Trump Birth Control Science
Rich Pedroncelli/AP Photo
In this Aug. 26, 2016, file photo, a one-month dosage of hormonal birth control pills is displayed in Sacramento, Calif.

A new study shows that when people in Colorado had access to free and low-cost birth control through a statewide program, the percentage of students who left high school before graduating decreased by 14 percent, according to a new CU Boulder-led study published in the journal Science Advances.

It also showed increased access to birth control led to lower birth and abortion rates. The study, which used U.S. Census data to track more than 170,000 women for up to seven years, suggests that better access to contraception improves women’s lives, according to author and assistant professor of sociology Amanda Stevenson.

“The magnitude of this effect at the full population level is pretty big,” she said.

She said that until now, claims that access to contraception improves women’s ability to complete their education have been based largely on anecdotal evidence.

“This study is the first to provide rigorous, quantitative, contemporary evidence that it’s true,” Stevenson said, adding that the study provides some of the strongest evidence yet that access to contraception yields long-term socioeconomic benefits for women. 

It comes at a time when some states are considering banning certain forms of contraception, the authors said.

Researchers centered their study on the Colorado Family Planning Initiative, a 2009 program that rapidly expanded access to more forms of contraception in the state. Funded by a $27 million grant from a private donor, it enabled state-run clinics supported by federal Title X funding to provide every FDA-approved contraceptive method available to every client — both inexpensive forms of birth control and more costly, long-acting reversible contraception, including intrauterine devices (IUDs) and implants.

Research shows during the first five years of the program, use of long-acting reversible contraceptives increased by nearly 17 percent.

From 2009 to 2015 — a period of six years beginning with the program’s inception — birth and abortion rates in Colorado both dropped by half among teens ages 15 to 19 and by 20 percent among women ages 20 to 24, according to the Colorado Department of Public Health and Environment.

But to assess whether access to contraception had any long-term socio-economic benefits, researchers at CU Denver and CU Boulder used anonymized data and detailed surveys from the U.S. Census. They compared graduation rates of Colorado women before the adoption of the family planning program to those in the years after.

To understand how much of the increase in graduation rates could be attributed to the family planning initiative versus other factors, the researchers compared Colorado to changes in the outcomes of women of similar age in 17 other states with similar graduation rates.

The percentage of women with a high school diploma increased to 92 percent in Colorado in those years, compared to 88 percent before the Colorado Family Planning Initiative was implemented. Researchers said about half of that gain was due to the program. Improvements in graduation rates among Hispanic women were even greater.

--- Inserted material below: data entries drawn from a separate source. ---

==> config.mk <==
export PLATFORM = sky130hd
export DESIGN_NAME = dram_port_arbiter
export DESIGN_NICKNAME = d
export VERILOG_FILES = /design/src/rtl/dram_if_pkg.sv /design/src/rtl/dram_rd_credit.sv /design/src/rtl/dram_port_arbiter.sv
export SDC_FILE = /design/constraint.sdc
export NUM_CORES = 1
export LEC_CHECK = 0
export ABC_AREA = 0
export CORE_AREA = 4 4 235 237
export DETAILED_ROUTE_END_ITERATION = 8
export DIE_AREA = 0 0 239 241
export GPL_TIMING_DRIVEN = 0
export MAX_ROUTING_LAYER = met4
export PLACE_DENSITY = 0.47
export SKIP_CTS_REPAIR_TIMING = 1
export SLEW_MARGIN = 20
export SYNTH_ARGS = -nofsm -noshare
export SYNTH_HDL_FRONTEND = slang
export SYNTH_HIERARCHICAL = 1
export SYNTH_SLANG_ARGS = --single-unit
==> constraint.sdc <==
create_clock -name clk -period 5.2 [get_ports clk]
set_input_delay 0.52 -clock clk [delete_from_list [all_inputs] [get_ports clk]]
set_output_delay 0.52 -clock clk [all_outputs]
set_load 0.03 [all_outputs]
==> src/rtl/dram_if_pkg.sv <==
// Purpose: shared DRAM user-port definitions (data/address widths, arbiter FSM encoding).
// Latency: n/a (types and constants only).
// Backpressure: n/a.
package dram_if_pkg;

  // Defaults shared with the sample packer and the readback engine.
  localparam int MEM_IF_WIDTH = 128;
  localparam int ADX_WIDTH    = 27;

  typedef enum logic [1:0] {
    IDLE = 2'd0,
    WR   = 2'd1,
    RD   = 2'd2
  } arb_state_e;

endpackage

==> src/rtl/dram_rd_credit.sv <==
// Purpose: up/down saturating in-flight counter with full flag and sticky underflow error.
// Latency: count/err update on the edge after inc/dec; full is combinational from count.
// Backpressure: none; the owner must stop issuing inc while full.
// Ports: clk, resetn (sync, active-low); inc/dec strobes; count, full, err outputs.
module dram_rd_credit #(
  parameter int MAX_COUNT = 8,
  parameter int CNT_WIDTH = $clog2(MAX_COUNT + 1)
) (
  input  logic                 clk,
  input  logic                 resetn,
  input  logic                 inc,
  input  logic                 dec,
  output logic [CNT_WIDTH-1:0] count,
  output logic                 full,
  output logic                 err
);

  localparam logic [CNT_WIDTH-1:0] MAX_C = CNT_WIDTH'(MAX_COUNT);

  always_ff @(posedge clk) begin
    if (!resetn) begin
      count <= '0;
      err   <= 1'b0;
    end else begin
      // A return with nothing in flight is flagged; the count must not wrap.
      if (dec && (count == '0)) err <= 1'b1;
      // Simultaneous inc and dec cancel out.
      if (inc && !dec) begin
        if (count != MAX_C) count <= count + 1'b1;
      end else if (dec && !inc) begin
        if (count != '0) count <= count - 1'b1;
      end
    end
  end

  assign full = (count == MAX_C);

endmodule

==> src/rtl/dram_port_arbiter.sv <==
// Purpose: shares the DRAM command port between capture writes (priority) and host reads.
// Latency: request sampled in IDLE -> command valid next cycle -> ack in first cycle with rdy.
// Backpressure: command held stable while mem_cmd_rdy=0; reads gated by in-flight credit.
// Ports: write req/adx/data/ack; read req/adx/ack; read return data/valid/outstanding/err;
//        memory command en/wr/adx/wdata/rdy; memory read return valid/data.
module dram_port_arbiter
  import dram_if_pkg::*;
#(
  parameter int MEM_IF_WIDTH    = dram_if_pkg::MEM_IF_WIDTH,
  parameter int ADX_WIDTH       = dram_if_pkg::ADX_WIDTH,
  parameter int STARVE_LIMIT    = 4,
  parameter int MAX_OUTSTANDING = 8,
  localparam int CNT_WIDTH      = $clog2(MAX_OUTSTANDING + 1)
) (
  input  logic                    clk,
  input  logic                    resetn,
  input  logic                    wr_req,
  input  logic [ADX_WIDTH-1:0]    wr_adx,
  input  logic [MEM_IF_WIDTH-1:0] wr_data,
  output logic                    wr_ack,
  input  logic                    rd_req,
  input  logic [ADX_WIDTH-1:0]    rd_adx,
  output logic                    rd_ack,
  output logic                    rd_data_valid,
  output logic [MEM_IF_WIDTH-1:0] rd_data,
  output logic [CNT_WIDTH-1:0]    rd_outstanding,
  output logic                    rd_err,
  output logic                    mem_cmd_en,
  output logic                    mem_cmd_wr,
  output logic [ADX_WIDTH-1:0]    mem_adx,
  output logic [MEM_IF_WIDTH-1:0] mem_wdata,
  input  logic                    mem_cmd_rdy,
  input  logic                    mem_rd_valid,
  input  logic [MEM_IF_WIDTH-1:0] mem_rd_data
);

  localparam int SW = $clog2(STARVE_LIMIT + 1);
  localparam logic [SW-1:0] STARVE_MAX = SW'(STARVE_LIMIT);

  arb_state_e state_q, state_d;
  logic [SW-1:0] starve_q;
  logic          rd_full;
  logic          rd_elig;
  logic          grant_wr;
  logic          grant_rd;

  assign rd_elig = rd_req && !rd_full;

  always_comb begin
    state_d  = state_q;
    grant_wr = 1'b0;
    grant_rd = 1'b0;
    wr_ack   = 1'b0;
    rd_ack   = 1'b0;
    case (state_q)
      IDLE: begin
        // Writes win unless a pending read has been passed over STARVE_LIMIT times.
        if (wr_req && rd_elig && (starve_q == STARVE_MAX)) begin
          grant_rd = 1'b1;
          state_d  = RD;
        end else if (wr_req) begin
          grant_wr = 1'b1;
          state_d  = WR;
        end else if (rd_elig) begin
          grant_rd = 1'b1;
          state_d  = RD;
        end
      end
      WR: begin
        if (mem_cmd_rdy) begin
          wr_ack  = 1'b1;
          state_d = IDLE;
        end
      end
      RD: begin
        if (mem_cmd_rdy) begin
          rd_ack  = 1'b1;
          state_d = IDLE;
        end
      end
      default: state_d = IDLE;
    endcase
  end

  assign mem_cmd_en = (state_q != IDLE);

  always_ff @(posedge clk) begin
    if (!resetn) begin
      state_q       <= IDLE;
      starve_q      <= '0;
      mem_cmd_wr    <= 1'b0;
      mem_adx       <= '0;
      mem_wdata     <= '0;
      rd_data_valid <= 1'b0;
      rd_data       <= '0;
    end else begin
      state_q <= state_d;

      if (!rd_req || grant_rd) begin
        starve_q <= '0;
      end else if (grant_wr && (starve_q != STARVE_MAX)) begin
        starve_q <= starve_q + 1'b1;
      end

      // Command is captured once at grant so it stays stable under backpressure.
      if (grant_wr) begin
        mem_cmd_wr <= 1'b1;
        mem_adx    <= wr_adx;
        mem_wdata  <= wr_data;
      end else if (grant_rd) begin
        mem_cmd_wr <= 1'b0;
        mem_adx    <= rd_adx;
      end

      rd_data_valid <= mem_rd_valid;
      if (mem_rd_valid) rd_data <= mem_rd_data;
    end
  end

  dram_rd_credit #(
    .MAX_COUNT (MAX_OUTSTANDING),
    .CNT_WIDTH (CNT_WIDTH)
  ) u_rd_credit (
    .clk    (clk),
    .resetn (resetn),
    .inc    (rd_ack),
    .dec    (mem_rd_valid),
    .count  (rd_outstanding),
    .full   (rd_full),
    .err    (rd_err)
  );

endmodule

**After elaboration in Yosys (flattened, before gate mapping)**

Index checks and enable logic that the tools add are counted.

- Flip-flop bits (word level): 295
- Input bits: 316
- RAM bits: 0
- Output and inout bits: 293
- Logic and storage cells: 68
- Bits in latches: 0
- Memory bits (read-only): 0
- Memories: 0

- Multiplexer cells: 23
- Magnitude comparators: 0
- Equal/unequal tests: 9
- Divide/modulo/power cells: 0
- Add/subtract/negate cells: 3
- Bitwise gates (word level): 1
- Shifts and indexed selects: 0
- Multipliers: 0
- Reduce and logical (&&, ||, !) cells: 23

Operators with widths:

| cell | count |
|---|---|
| 27-bit two-way mux | 2 |
| 4-bit two-way mux | 4 |
| 1-bit two-way mux | 12 |
| 2-bit two-way mux | 4 |
| 4-bit != test (second input constant) | 2 |
| 2-bit nonzero test | 4 |
| 1-bit logical AND | 7 |
| 4-bit by 1-bit adder with 4-bit output (second input constant) | 1 |
| 4-bit equality test (second input constant) | 1 |
| 1-bit zero test | 4 |
| 4-bit zero test | 1 |
| 2-bit case mux with 2 select lines | 1 |
| 4-bit nonzero test | 1 |
| 2-bit OR reduction | 2 |
| 4-bit by 1-bit subtractor with 4-bit output (second input constant) | 1 |
| 3-bit by 1-bit adder with 3-bit output (second input constant) | 1 |
| 3-bit equality test (second input constant) | 1 |
| 3-bit != test (second input constant) | 1 |
| 3-bit AND reduction | 1 |
| 2-bit by 1-bit equality test with 1-bit output (second input constant) | 1 |
| 2-bit equality test (second input constant) | 1 |
| 2-bit zero test | 1 |
| 2-bit by 1-bit != test with 1-bit output (second input constant) | 1 |
| 2-bit != test (second input constant) | 1 |
| other kinds (3) | 3 |

**Depth between registers and ports, before layout**

- Depth in word-level cells: 9
- Gate-level depth with buffers: 10
- Gate-level depth less buffers: 10

**Hierarchy**

The synthesis kept the hierarchy.

Modules (own cells, without submodules):

| module | area an instance (µm²) | sequential area each (µm²) | times used | cells each |
|---|---|---|---|---|
| dram_port_arbiter | 11284.6 | 5805.6 | 1 | 1163 |
| dram_rd_credit | 339.1 | 100.1 | 1 | 39 |

**Worst setup path before layout**

Ideal clock, no wire load.

- Path type: input-to-reg
- From: input port mem_cmd_rdy
- To: register u_rd_credit.count[3]
- Data required time: 5.118 ns
- Stages: 8
- Buffers on the path: 0
- Setup slack: 2.938 ns
- Arrival: 2.180 ns
- Library setup time: 0.082 ns
- Cells stage by stage: and2_1 -> ha_1 -> inv_1 -> ha_1 -> nand3_1 -> a2111oi_0 -> o21ai_1 -> o2111ai_1

- Word-level cells in the longest chain between the ends: 6
- Elaborated cells on any way between the ends: 10
- Classes of those cells: eq/ne: 1; mux: 3; reduce/logical: 6

RTL lines:

| item | RTL line | source |
|---|---|---|
| start: declaration | dram_port_arbiter.sv:32 | `input logic mem_cmd_rdy,` |
| 1-bit two-way mux (*) | dram_port_arbiter.sv:76 | `if (mem_cmd_rdy) begin` |
| 1-bit two-way mux (*) | dram_port_arbiter.sv:55 | `case (state_q)` |
| 1-bit zero test | dram_rd_credit.sv:30 | `end else if (dec && !inc) begin` |
| 1-bit logical AND | dram_rd_credit.sv:30 |  |
| 2-bit nonzero test (no source line) | - |  |
| 3-bit AND reduction (no source line) | - |  |
| end signal: assignment | dram_rd_credit.sv:29 | `if (count != MAX_C) count <= count + 1'b1;` |
| end signal: assignment | dram_rd_credit.sv:31 | `if (count != '0) count <= count - 1'b1;` |
| end: declaration | dram_rd_credit.sv:13 | `output logic [CNT_WIDTH-1:0] count,` |

Every way passes the cells marked *; elsewhere a longest branch is shown, timed or not.
A chain may end at the register's enable or synchronous reset.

The number of young women who left high school before graduating in the state decreased by 14 percent – that’s an additional 3,800 Colorado women born between 1994 and 1996 who graduated after inception of the program.

Why exactly increased access to birth control leads to higher graduation rates is unclear. Researchers say, similar to previous studies dating back to the introduction of the birth control pill in the 1960s, that controlling one’s own fertility is empowering and can contribute to a young woman investing in her education and her future.

“It is probably helping some of them avoid pregnancy before they want pregnancy, and it’s probably also helping others of them invest in their education because they have a greater sense of autonomy over their reproductive futures,” said Stevenson, who believes the Colorado results also translate to other states.

“Supporting access to contraception does not eliminate disparities in high school graduation, but we find that it can contribute significantly to narrowing them.”

The research team is now assessing whether increased access to birth control influences women’s college attendance and graduation, income and their chances of living in poverty.